The merits of that decision are being scrutinised and tested now. The fund needs to show it has learnt lessons from the collapses of BHS and British Steel where pensioners were denied their full pensions and many became victims of scammers, and do everything to fight for Arcadia’s pension scheme members.
The setting up of the PPF in 2005 was a signification milestone for the UK pension industry and consumer protection but it hasn’t always been plain sailing and with it consumer confidence has been bumpy. Consumer protection is at the heart of this case and this is a pivotal moment for the PPF and its relationship with pension scheme members. As the administration of a business is often a long, drawn-out period, regular communication is going to be key between the PPF and scheme members but also with MPs, especially against the current backdrop of economic uncertainty.

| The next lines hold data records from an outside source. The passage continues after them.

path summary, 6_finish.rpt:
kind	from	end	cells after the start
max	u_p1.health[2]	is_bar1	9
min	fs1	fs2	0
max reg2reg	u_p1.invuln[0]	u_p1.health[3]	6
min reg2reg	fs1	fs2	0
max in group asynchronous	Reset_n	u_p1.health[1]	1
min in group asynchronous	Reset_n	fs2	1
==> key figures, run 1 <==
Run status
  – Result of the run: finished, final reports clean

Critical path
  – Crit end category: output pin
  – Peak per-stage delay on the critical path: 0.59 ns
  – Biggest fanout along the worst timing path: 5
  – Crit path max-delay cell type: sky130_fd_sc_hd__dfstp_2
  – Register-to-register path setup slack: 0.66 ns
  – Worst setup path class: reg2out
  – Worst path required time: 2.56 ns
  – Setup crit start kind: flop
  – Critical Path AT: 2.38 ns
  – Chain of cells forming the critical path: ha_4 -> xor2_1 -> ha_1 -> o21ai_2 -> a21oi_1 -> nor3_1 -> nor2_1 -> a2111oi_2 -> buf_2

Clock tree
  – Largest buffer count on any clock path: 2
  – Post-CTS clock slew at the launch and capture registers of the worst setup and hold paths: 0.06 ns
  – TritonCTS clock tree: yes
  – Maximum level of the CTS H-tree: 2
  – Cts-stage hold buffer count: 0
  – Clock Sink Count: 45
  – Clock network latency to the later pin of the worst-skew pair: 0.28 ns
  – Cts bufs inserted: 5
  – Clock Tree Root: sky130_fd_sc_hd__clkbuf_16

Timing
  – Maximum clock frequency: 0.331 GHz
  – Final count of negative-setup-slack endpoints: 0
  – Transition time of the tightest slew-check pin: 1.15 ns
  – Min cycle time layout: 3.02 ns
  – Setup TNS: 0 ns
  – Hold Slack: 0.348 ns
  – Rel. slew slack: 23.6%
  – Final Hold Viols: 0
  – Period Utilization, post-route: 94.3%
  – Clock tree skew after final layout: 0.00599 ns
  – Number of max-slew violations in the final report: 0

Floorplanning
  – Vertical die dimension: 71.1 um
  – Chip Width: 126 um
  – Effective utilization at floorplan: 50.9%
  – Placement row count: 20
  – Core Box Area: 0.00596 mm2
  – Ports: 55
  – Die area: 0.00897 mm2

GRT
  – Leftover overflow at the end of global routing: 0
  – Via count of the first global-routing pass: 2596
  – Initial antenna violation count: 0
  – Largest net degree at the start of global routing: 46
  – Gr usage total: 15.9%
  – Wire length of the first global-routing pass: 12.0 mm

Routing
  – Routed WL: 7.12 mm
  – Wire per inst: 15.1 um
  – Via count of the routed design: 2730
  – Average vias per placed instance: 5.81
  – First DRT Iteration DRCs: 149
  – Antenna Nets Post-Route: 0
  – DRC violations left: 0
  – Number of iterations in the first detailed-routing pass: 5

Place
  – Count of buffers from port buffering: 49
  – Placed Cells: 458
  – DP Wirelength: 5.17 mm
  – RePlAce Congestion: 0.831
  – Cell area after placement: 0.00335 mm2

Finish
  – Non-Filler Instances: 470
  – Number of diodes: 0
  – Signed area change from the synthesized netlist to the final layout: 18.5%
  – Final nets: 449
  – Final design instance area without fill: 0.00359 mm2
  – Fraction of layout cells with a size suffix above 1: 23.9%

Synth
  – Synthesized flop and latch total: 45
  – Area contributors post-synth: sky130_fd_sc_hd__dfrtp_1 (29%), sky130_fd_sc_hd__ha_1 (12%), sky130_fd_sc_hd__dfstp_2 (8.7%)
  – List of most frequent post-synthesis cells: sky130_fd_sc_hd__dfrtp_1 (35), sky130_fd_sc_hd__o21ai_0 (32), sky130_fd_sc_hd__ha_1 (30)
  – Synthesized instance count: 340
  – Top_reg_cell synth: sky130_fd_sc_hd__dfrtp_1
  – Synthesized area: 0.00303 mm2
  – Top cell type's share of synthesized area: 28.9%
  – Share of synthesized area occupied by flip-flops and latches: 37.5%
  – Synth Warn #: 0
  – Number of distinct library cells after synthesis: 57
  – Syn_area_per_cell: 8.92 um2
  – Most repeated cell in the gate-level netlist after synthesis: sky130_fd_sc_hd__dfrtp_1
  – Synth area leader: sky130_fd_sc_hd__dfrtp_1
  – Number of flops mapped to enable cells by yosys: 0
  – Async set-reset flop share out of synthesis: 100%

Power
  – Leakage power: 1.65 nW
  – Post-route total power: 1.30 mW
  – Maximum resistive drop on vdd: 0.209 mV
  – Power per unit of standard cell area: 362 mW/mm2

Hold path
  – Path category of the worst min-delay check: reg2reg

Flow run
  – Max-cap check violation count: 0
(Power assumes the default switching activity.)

It is hoped new powers being introduced by the new Pensions Scheme Bill will be given Royal Assent and written into law in time to provide the Regulator with more ammunition in this case. It will also provide a first test for the Bill, which will make it a criminal offence to have committed ‘wilful or grossly reckless behaviour’ in relation to a pension scheme carrying a maximum prison sentence of seven years for the company bosses responsible. They have been warned.